Work task: Within the data that follows, set down exactly the lines from the one containing "wire logic [W-1:0]" through the one containing "it is written.", both ends included.

(Data extracts Opens)

--- src/design/twx_regs.svh ---
// register map, opcodes, phases and field constants of the instruction unit
`ifndef TWX_REGS_SVH
`define TWX_REGS_SVH

// ****************************************
// widths
// ****************************************
`define TWX_PTR_W      21
`define TWX_ADDR_W     12
`define TWX_HOLD_N     8

// ****************************************
// register word indices (byte address = 4 * index)
// ****************************************
`define TWX_REG_PTR    4'h0
`define TWX_REG_LATCH  4'h1
`define TWX_REG_ACC    4'h2
`define TWX_REG_STAT   4'h3
`define TWX_REG_BANK   4'h4
`define TWX_REG_CTRL   4'h5
`define TWX_REG_IDX    4'h6
`define TWX_REG_CORE   4'h7
`define TWX_HOLD_BIT   3

// ****************************************
// field positions and reset values
// ****************************************
`define TWX_ST_Z       0
`define TWX_ST_N       1
`define TWX_CTRL_EXT   0
`define TWX_EXT_RST    1'b0
`define TWX_HOLD_RST   8'hff

// ****************************************
// opcodes
// ****************************************
`define TWX_OP_TABLE_WRITE 14'h0003
`define TWX_OP_TST     7'h33
`define TWX_OP_XORL    8'h0a
`define TWX_OP_XORF    6'h06
`define TWX_BIT_D      9
`define TWX_BIT_A      8

// ****************************************
// table write pointer modes
// ****************************************
`define TWX_MODE_KEEP  2'h0
`define TWX_MODE_POSTI 2'h1
`define TWX_MODE_POSTD 2'h2
`define TWX_MODE_PREI  2'h3

// ****************************************
// instruction cycle phases
// ****************************************
`define TWX_Q1         2'h0
`define TWX_Q2         2'h1
`define TWX_Q3         2'h2
`define TWX_Q4         2'h3

// ****************************************
// data memory addressing
// ****************************************
`define TWX_IDX_MAX    8'h5f
`define TWX_ACC_LO     4'h0
`define TWX_ACC_HI     4'hf

`endif

--- src/design/twx_pkg.sv ---
// types shared by the instruction unit
package twx_pkg;
   typedef enum logic [2:0] {
      ST_IDLE,
      ST_EXEC,
      ST_TBL2,
      ST_SKIP1,
      ST_SKIP2
   } twx_state_t;
endpackage
$ cat config.mk
export PLATFORM = sky130hd
export DESIGN_NAME = gsr_ctrl
export DESIGN_NICKNAME = d
export VERILOG_FILES = /design/src/verilog/gsr_pkg.sv /design/src/verilog/gsr_ctrl.sv /design/src/verilog/gsr_sync.sv
export VERILOG_INCLUDE_DIRS = /design/src /design/src/verilog
export SDC_FILE = /design/constraint.sdc
export NUM_CORES = 1
export LEC_CHECK = 0
export ABC_AREA = 1
export ABC_CLOCK_PERIOD_IN_PS = 3800
export BUFFER_PORTS_ARGS = -buffer_cell sky130_fd_sc_hd__buf_2
export CORE_ASPECT_RATIO = 2
export CORE_UTILIZATION = 62
export CTS_CLUSTER_SIZE = 8
export DETAILED_ROUTE_END_ITERATION = 12
export GPL_TIMING_DRIVEN = 0
export PLACE_DENSITY = 0.85
export SLEW_MARGIN = 10
export SYNTH_ARGS = -nofsm -noshare
export SYNTH_HDL_FRONTEND = slang
export SYNTH_SLANG_ARGS = --single-unit
$ cat constraint.sdc
create_clock -name i_sys_clk -period 3.8 [get_ports i_sys_clk]
set_clock_uncertainty 0.1 [all_clocks]
set_input_delay 0.57 -clock i_sys_clk [delete_from_list [all_inputs] [get_ports i_sys_clk]]
set_output_delay 0.57 -clock i_sys_clk [all_outputs]
set_load 0.02 [all_outputs]
File: config.mk
export PLATFORM = sky130hd
export DESIGN_NAME = scs_seq
export DESIGN_NICKNAME = d
export VERILOG_FILES = /design/src/design/scs_pkg.sv /design/src/design/scs_mem.sv /design/src/design/scs_seq.sv
export SDC_FILE = /design/constraint.sdc
export NUM_CORES = 2
export LEC_CHECK = 0
export BUFFER_PORTS_ARGS = -buffer_cell sky130_fd_sc_hd__buf_2
export CORE_MARGIN = 5
export CORE_UTILIZATION = 60
export DETAILED_ROUTE_END_ITERATION = 8
export MAX_ROUTING_LAYER = met4
export PLACE_DENSITY = 0.83
export SLEW_MARGIN = 5
export SYNTH_ARGS = -nofsm -noshare
export SYNTH_HDL_FRONTEND = slang
export SYNTH_SLANG_ARGS = --single-unit
export TNS_END_PERCENT = 10
File: constraint.sdc
create_clock -name ref_clk_i -period 12 [get_ports ref_clk_i]
set_input_delay 0 -clock ref_clk_i [delete_from_list [all_inputs] [get_ports ref_clk_i]]
set_output_delay 0 -clock ref_clk_i [all_outputs]
set_load 0.01 [all_outputs]
File: src/design/scs_pkg.sv
package scs_pkg;

    localparam int PC_W        = 16;
    localparam int NUM_W       = 7;
    localparam int BIT_W       = 12;
    localparam int DEPTH_W     = 5;
    localparam int STACK_AW    = 4;
    localparam int STACK_DEPTH = 16;
    localparam int TBL_AW      = 7;
    localparam int TBL_DEPTH   = 100;
    localparam int TBL_SLOTS   = 128;

    localparam logic [PC_W-1:0]    PROG_START   = 16'h0000;
    localparam logic [PC_W-1:0]    PROG_LAST    = 16'hFFFF;
    localparam logic [PC_W-1:0]    PC_STEP      = 16'h0001;
    localparam logic [NUM_W-1:0]   SUB_MAX      = 7'h63;
    localparam logic [NUM_W-1:0]   IRQ_SUB_LAST = 7'h1F;
    localparam logic [NUM_W-1:0]   SCHED_SUB    = 7'h63;
    localparam logic [NUM_W-1:0]   SUB_RESET    = 7'h00;
    localparam logic [DEPTH_W-1:0] NEST_MAX     = 5'h10;
    localparam logic [DEPTH_W-1:0] DEPTH_STEP   = 5'h01;
    localparam logic [DEPTH_W-1:0] DEPTH_RESET  = 5'h00;

    typedef enum logic [2:0] {
        SCS_OP_OTHER,
        SCS_OP_DEFINE,
        SCS_OP_EXIT,
        SCS_OP_CALL,
        SCS_OP_END,
        SCS_OP_PULSE
    } scs_op_e;

    typedef enum logic [2:0] {
        SCS_FLT_NONE,
        SCS_FLT_MISSING,
        SCS_FLT_SELF,
        SCS_FLT_NEST,
        SCS_FLT_OPERAND,
        SCS_FLT_DUPLICATE
    } scs_fault_e;

    typedef enum logic [2:0] {
        SCS_ST_SCAN_F,
        SCS_ST_SCAN_E,
        SCS_ST_FETCH,
        SCS_ST_EXEC,
        SCS_ST_LOOKUP,
        SCS_ST_POP
    } scs_state_e;

    typedef struct packed {
        scs_op_e          op;
        logic [NUM_W-1:0] num;
        logic             cond;
        logic             prev;
        logic [BIT_W-1:0] bit_addr;
    } scs_instr_s;

    typedef struct packed {
        logic [PC_W-1:0]  ret_pc;
        logic [NUM_W-1:0] sub;
        logic             in_sub;
    } scs_frame_s;

    typedef struct packed {
        logic             we;
        logic [BIT_W-1:0] addr;
        logic             val;
    } scs_pulse_s;

    localparam int FRAME_W = $bits(scs_frame_s);

endpackage

File: src/design/scs_mem.sv
`timescale 1ns/1ps
module scs_mem
#(
    parameter int W     = 8,
    parameter int DEPTH = 16,
    parameter int AW    = 4
)
(
    // Clock.
    input  wire logic          ref_clk_i,
    // Write port.
    input  wire logic          wr_en_i,
    input  wire logic [AW-1:0] wr_addr_i,
    input  wire logic [W-1:0]  wr_data_i,
    // Read port, one cycle latency.
    input  wire logic [AW-1:0] rd_addr_i,
    output logic      [W-1:0]  rd_data_o
);

    logic [W-1:0] mem [DEPTH];

    // Contents need no reset; no slot's data is used before it is written.
    always_ff @(posedge ref_clk_i)
    begin
        if (wr_en_i)
        begin
            mem[wr_addr_i] <= wr_data_i;
        end
        rd_data_o <= mem[rd_addr_i];
    end

endmodule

(Data extracts Closes)

Answer box:
    input  wire logic [W-1:0]  wr_data_i,
    // Read port, one cycle latency.
    input  wire logic [AW-1:0] rd_addr_i,
    output logic      [W-1:0]  rd_data_o
);

    logic [W-1:0] mem [DEPTH];

    // Contents need no reset; no slot's data is used before it is written.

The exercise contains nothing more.